-- Data provided follows --

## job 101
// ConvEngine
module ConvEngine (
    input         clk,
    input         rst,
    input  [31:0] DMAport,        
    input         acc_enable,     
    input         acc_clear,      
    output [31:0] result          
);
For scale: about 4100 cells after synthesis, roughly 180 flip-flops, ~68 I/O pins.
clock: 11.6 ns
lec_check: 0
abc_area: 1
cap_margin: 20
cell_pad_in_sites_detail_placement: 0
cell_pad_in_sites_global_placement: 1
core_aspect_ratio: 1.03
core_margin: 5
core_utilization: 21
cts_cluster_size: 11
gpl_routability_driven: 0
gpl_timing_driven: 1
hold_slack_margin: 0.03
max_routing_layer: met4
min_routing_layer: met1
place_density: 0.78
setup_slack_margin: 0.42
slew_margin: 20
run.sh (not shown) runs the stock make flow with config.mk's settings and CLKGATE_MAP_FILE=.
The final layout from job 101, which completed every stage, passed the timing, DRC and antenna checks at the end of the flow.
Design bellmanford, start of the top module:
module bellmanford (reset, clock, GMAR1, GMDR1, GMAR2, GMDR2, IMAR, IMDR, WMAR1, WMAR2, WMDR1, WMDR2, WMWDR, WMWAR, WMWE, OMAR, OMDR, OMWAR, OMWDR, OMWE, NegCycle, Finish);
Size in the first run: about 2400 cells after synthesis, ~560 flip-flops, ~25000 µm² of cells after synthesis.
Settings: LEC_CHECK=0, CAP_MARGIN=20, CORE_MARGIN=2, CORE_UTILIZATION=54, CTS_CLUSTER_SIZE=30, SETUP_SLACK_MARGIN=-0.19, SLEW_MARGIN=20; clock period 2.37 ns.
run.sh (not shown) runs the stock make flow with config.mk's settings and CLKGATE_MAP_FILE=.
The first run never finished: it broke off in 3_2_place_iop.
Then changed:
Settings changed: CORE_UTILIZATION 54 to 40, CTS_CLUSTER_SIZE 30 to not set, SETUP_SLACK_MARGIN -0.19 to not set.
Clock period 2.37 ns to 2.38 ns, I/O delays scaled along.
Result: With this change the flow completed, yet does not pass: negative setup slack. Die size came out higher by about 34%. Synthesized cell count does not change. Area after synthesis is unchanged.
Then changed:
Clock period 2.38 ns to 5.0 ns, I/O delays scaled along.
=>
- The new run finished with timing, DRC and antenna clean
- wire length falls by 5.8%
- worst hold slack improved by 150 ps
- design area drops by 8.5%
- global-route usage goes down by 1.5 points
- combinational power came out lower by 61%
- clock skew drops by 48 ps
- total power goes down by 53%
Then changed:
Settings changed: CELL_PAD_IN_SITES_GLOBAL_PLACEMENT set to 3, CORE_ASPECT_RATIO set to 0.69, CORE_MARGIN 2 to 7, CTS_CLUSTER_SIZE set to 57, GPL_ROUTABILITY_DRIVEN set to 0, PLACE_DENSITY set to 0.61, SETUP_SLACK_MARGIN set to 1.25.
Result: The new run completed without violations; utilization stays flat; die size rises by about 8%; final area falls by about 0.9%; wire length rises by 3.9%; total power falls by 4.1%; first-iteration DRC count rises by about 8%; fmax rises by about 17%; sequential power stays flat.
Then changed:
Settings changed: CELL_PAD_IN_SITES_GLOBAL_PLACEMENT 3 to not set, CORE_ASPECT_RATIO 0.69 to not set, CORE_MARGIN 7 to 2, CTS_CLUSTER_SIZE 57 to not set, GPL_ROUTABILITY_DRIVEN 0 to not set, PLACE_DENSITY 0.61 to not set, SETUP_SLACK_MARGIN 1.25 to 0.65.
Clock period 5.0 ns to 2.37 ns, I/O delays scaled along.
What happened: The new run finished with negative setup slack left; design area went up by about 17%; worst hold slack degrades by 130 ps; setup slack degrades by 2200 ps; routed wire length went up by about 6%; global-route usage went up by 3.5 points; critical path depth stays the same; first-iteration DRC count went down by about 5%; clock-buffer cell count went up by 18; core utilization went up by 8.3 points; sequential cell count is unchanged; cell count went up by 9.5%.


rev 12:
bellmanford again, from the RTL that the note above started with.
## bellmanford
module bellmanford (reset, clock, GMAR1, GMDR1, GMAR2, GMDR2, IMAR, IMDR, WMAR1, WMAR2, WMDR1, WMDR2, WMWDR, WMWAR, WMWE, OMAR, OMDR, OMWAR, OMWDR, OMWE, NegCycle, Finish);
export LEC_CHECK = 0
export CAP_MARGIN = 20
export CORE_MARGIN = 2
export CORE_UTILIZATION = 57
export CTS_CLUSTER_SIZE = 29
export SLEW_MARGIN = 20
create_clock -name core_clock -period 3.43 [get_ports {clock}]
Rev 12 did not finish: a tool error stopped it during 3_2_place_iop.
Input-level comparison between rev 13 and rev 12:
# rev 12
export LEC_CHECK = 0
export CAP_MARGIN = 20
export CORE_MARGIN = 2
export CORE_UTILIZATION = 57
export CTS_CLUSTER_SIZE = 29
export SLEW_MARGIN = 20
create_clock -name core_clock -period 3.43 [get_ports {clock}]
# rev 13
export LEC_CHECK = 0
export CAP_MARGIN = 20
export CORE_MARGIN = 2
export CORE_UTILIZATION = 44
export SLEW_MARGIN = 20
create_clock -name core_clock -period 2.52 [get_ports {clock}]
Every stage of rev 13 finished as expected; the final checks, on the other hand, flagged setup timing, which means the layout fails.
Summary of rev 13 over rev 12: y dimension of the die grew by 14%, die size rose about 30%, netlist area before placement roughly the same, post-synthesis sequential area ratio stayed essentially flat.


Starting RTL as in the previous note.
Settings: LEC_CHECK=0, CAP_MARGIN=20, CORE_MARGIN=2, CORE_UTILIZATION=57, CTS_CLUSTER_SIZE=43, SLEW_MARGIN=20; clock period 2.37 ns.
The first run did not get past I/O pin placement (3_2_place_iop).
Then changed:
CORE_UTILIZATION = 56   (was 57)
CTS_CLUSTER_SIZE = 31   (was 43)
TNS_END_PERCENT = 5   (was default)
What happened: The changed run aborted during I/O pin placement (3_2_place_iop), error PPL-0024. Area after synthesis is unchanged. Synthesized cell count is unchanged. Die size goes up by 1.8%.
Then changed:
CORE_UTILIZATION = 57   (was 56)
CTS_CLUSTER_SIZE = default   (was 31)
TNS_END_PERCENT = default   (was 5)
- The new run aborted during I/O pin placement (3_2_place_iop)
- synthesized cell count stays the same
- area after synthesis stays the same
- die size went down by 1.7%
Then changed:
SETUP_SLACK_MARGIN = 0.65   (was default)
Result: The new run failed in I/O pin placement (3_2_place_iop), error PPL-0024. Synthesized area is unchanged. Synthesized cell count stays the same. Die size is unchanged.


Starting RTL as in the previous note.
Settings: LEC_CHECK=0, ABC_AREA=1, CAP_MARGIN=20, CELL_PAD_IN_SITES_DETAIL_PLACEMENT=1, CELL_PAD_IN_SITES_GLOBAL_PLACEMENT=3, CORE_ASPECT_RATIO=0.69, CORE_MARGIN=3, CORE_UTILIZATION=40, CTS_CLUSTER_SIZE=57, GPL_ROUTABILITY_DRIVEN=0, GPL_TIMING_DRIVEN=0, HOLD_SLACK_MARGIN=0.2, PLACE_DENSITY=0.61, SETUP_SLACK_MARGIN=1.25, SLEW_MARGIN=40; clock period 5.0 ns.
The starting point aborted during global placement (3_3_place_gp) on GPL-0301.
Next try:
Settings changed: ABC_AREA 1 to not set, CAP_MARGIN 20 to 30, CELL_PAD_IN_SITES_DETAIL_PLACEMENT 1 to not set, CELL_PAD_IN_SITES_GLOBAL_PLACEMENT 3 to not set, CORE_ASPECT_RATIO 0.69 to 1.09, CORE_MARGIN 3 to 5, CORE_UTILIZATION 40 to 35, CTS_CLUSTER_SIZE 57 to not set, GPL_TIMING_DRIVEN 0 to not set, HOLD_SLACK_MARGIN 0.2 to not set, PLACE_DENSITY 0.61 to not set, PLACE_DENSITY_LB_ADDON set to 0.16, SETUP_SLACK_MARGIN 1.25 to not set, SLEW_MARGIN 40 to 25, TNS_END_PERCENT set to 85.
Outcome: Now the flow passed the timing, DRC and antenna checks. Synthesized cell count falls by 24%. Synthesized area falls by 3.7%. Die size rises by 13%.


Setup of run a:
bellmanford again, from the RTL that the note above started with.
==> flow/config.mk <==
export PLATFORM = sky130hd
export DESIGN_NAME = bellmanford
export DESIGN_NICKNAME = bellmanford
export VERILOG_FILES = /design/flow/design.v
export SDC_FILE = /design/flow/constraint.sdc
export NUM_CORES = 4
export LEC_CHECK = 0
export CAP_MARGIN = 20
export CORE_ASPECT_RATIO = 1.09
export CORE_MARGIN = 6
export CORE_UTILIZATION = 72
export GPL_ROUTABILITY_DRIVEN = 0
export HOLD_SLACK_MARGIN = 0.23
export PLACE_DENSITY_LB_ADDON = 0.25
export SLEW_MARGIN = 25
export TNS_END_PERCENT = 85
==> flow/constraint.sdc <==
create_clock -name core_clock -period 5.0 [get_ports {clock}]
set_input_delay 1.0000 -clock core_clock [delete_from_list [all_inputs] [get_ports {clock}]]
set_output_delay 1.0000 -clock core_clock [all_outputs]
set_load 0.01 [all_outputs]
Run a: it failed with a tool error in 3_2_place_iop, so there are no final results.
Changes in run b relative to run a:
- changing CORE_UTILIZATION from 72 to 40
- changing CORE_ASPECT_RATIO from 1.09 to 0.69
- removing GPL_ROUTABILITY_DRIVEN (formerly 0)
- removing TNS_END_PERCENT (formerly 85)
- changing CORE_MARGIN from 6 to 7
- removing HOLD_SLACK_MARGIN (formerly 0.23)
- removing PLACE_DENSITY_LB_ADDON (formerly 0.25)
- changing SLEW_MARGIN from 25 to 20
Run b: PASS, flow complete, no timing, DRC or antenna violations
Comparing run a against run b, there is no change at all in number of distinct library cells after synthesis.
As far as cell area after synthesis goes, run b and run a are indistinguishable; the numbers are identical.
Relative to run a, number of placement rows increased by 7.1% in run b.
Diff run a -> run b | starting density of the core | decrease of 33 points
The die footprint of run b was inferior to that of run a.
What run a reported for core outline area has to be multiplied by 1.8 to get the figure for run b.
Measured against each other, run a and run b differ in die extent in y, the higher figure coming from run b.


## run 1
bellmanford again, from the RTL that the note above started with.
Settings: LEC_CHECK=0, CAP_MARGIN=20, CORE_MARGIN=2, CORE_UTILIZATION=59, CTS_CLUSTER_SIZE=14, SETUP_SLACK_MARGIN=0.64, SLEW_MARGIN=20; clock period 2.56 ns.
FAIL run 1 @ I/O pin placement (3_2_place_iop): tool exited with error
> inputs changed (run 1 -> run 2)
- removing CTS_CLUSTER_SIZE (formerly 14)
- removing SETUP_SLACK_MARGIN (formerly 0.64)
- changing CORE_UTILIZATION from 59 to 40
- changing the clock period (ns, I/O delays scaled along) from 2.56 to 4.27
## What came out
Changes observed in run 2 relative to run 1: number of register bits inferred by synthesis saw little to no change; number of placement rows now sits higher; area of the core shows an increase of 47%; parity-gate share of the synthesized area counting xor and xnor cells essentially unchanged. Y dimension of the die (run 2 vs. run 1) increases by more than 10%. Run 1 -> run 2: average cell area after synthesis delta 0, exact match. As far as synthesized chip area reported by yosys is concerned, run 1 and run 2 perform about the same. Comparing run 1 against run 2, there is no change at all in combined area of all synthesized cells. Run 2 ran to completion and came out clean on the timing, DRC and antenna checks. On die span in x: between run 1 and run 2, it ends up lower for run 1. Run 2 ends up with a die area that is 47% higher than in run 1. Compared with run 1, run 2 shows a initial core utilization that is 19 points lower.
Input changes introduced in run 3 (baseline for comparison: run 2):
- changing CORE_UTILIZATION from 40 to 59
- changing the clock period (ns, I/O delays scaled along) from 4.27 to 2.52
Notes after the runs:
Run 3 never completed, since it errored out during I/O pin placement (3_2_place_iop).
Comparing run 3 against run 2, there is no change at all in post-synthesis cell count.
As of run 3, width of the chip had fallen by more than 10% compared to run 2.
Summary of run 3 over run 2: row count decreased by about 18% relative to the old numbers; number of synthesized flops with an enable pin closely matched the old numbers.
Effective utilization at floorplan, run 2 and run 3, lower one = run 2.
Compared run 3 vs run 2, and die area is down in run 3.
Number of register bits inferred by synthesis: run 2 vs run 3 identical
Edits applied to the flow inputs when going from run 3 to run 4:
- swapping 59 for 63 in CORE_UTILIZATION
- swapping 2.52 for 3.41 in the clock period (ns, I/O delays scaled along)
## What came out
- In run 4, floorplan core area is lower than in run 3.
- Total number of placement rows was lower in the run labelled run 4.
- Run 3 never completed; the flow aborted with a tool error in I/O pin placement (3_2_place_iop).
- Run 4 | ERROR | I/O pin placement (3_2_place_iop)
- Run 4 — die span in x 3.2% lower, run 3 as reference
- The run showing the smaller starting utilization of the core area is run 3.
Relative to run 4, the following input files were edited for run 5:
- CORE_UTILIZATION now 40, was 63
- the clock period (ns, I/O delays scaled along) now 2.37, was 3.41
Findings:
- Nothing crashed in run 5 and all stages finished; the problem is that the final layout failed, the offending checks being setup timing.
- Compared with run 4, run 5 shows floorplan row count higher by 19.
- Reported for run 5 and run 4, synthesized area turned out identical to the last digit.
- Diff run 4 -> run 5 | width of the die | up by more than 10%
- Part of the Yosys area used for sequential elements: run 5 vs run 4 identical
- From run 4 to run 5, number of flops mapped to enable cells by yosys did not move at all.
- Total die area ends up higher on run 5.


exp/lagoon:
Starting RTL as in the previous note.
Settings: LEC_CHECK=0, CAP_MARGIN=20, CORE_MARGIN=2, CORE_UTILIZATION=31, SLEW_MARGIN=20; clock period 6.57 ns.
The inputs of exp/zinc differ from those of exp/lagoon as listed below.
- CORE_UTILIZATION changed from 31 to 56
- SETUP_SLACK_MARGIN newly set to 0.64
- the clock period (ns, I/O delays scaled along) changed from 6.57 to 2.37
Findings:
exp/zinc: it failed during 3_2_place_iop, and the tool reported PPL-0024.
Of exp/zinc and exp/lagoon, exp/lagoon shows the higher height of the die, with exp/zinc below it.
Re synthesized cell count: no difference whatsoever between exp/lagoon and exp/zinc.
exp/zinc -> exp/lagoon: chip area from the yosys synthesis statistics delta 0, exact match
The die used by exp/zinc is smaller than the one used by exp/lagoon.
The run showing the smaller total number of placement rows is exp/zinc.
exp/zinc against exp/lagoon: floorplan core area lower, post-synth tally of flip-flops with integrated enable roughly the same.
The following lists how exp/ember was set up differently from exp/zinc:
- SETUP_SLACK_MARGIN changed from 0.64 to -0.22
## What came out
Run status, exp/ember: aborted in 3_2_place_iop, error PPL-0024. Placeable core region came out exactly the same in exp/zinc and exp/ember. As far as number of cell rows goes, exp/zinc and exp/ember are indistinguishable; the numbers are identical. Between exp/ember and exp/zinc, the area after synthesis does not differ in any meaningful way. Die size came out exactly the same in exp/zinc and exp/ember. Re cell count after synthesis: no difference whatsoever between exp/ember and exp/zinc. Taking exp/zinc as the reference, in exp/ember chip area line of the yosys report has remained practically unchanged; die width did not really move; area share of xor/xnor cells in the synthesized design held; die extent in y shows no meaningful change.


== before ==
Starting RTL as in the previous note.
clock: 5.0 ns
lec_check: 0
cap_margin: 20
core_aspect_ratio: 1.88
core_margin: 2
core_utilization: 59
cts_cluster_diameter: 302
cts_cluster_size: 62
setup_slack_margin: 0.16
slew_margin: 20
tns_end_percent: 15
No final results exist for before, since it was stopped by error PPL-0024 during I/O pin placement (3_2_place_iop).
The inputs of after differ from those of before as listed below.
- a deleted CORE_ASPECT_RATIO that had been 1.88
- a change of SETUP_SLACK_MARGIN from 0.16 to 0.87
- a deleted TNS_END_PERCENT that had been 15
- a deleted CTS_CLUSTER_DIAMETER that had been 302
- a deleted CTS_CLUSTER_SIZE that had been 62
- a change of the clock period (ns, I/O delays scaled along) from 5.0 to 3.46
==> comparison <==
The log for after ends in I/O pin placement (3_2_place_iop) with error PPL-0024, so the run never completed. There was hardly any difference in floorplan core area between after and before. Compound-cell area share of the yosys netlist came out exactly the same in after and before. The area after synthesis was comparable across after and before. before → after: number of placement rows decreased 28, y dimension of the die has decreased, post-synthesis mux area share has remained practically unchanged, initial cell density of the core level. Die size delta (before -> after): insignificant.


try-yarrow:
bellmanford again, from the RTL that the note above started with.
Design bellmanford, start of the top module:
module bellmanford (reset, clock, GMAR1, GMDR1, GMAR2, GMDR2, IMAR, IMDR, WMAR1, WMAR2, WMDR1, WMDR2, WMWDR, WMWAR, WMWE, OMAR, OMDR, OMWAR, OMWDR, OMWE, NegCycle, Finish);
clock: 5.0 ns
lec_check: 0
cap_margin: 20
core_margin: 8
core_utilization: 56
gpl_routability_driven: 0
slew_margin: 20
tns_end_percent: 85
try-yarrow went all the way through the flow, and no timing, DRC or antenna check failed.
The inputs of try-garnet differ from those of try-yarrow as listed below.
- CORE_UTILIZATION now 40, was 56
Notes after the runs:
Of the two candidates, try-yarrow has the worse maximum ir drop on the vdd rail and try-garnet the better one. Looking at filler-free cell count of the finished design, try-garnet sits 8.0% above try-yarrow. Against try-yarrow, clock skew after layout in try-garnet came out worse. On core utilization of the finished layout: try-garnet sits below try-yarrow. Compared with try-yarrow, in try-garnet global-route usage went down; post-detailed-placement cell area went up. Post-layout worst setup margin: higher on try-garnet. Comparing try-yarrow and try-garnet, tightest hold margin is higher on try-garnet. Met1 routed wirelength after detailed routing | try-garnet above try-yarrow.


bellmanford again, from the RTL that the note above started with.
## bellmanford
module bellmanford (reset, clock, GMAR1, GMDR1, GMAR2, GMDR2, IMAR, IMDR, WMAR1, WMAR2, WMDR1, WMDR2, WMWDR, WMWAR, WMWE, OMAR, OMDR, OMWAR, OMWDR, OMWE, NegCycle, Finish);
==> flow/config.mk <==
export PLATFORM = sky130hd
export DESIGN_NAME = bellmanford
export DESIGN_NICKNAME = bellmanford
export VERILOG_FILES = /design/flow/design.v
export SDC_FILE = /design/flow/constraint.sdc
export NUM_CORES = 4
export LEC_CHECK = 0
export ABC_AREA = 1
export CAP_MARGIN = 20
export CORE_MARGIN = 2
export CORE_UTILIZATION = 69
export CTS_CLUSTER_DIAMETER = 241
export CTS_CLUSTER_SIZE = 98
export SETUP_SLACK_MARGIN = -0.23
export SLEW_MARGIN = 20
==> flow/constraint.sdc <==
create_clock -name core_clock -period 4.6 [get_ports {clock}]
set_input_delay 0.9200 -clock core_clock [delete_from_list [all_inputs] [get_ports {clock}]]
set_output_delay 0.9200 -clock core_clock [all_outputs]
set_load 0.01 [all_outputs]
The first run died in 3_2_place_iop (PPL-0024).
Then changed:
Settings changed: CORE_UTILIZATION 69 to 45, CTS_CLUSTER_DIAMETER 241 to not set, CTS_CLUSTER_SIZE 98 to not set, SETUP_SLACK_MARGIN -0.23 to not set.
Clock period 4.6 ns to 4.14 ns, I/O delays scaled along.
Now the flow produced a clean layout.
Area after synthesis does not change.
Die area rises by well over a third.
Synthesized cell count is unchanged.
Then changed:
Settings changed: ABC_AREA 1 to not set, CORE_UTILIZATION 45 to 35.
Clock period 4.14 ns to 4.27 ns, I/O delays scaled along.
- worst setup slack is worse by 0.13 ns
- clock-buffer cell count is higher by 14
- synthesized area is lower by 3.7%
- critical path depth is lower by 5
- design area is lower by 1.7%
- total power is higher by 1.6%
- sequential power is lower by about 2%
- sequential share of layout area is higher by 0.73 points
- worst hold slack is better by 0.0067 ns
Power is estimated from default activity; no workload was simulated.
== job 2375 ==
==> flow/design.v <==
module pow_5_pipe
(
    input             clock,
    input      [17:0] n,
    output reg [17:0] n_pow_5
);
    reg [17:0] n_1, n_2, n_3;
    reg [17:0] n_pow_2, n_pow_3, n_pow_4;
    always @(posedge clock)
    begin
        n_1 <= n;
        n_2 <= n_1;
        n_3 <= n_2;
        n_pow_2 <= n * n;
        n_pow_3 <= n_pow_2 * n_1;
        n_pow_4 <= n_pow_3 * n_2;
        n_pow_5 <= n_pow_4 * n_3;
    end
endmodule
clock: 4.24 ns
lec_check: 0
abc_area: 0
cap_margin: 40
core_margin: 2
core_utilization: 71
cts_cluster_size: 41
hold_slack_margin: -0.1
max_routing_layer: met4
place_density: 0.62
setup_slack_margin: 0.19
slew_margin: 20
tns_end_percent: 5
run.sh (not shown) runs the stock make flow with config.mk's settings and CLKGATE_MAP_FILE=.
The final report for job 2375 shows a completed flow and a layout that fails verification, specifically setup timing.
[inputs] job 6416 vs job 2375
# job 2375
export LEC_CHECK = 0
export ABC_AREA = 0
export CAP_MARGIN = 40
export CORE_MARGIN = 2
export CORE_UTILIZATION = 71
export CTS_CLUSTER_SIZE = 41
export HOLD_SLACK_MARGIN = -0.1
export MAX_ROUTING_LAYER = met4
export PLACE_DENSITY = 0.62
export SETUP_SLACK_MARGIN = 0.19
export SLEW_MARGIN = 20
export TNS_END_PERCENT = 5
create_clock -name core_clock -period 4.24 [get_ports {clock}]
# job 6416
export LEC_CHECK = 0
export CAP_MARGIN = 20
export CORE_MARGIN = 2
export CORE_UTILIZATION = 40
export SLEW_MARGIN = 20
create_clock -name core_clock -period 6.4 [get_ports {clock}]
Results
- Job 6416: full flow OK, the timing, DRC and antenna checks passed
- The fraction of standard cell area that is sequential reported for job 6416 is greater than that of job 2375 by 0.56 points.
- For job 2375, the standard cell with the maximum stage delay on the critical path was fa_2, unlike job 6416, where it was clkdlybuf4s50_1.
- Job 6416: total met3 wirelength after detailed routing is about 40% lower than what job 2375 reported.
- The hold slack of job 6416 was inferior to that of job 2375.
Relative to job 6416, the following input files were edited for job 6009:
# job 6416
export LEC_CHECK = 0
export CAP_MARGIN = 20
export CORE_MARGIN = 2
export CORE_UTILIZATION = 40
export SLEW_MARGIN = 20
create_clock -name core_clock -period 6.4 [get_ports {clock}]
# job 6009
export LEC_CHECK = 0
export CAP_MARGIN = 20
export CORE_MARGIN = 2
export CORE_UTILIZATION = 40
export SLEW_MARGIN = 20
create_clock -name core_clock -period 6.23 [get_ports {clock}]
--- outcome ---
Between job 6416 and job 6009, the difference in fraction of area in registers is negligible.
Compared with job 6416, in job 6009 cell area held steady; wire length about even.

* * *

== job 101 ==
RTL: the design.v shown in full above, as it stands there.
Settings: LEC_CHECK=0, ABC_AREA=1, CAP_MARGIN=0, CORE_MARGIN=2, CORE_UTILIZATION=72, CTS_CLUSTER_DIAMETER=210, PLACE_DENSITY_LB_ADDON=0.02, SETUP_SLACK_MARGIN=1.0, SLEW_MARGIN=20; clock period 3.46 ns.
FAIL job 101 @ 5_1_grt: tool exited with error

-- Data provided concluded --

To do
Wherever a line of the data above contains "span", copy that line.

Exercise answer
Changes observed in run 2 relative to run 1: number of register bits inferred by synthesis saw little to no change; number of placement rows now sits higher; area of the core shows an increase of 47%; parity-gate share of the synthesized area counting xor and xnor cells essentially unchanged. Y dimension of the die (run 2 vs. run 1) increases by more than 10%. Run 1 -> run 2: average cell area after synthesis delta 0, exact match. As far as synthesized chip area reported by yosys is concerned, run 1 and run 2 perform about the same. Comparing run 1 against run 2, there is no change at all in combined area of all synthesized cells. Run 2 ran to completion and came out clean on the timing, DRC and antenna checks. On die span in x: between run 1 and run 2, it ends up lower for run 1. Run 2 ends up with a die area that is 47% higher than in run 1. Compared with run 1, run 2 shows a initial core utilization that is 19 points lower.
- Run 4 — die span in x 3.2% lower, run 3 as reference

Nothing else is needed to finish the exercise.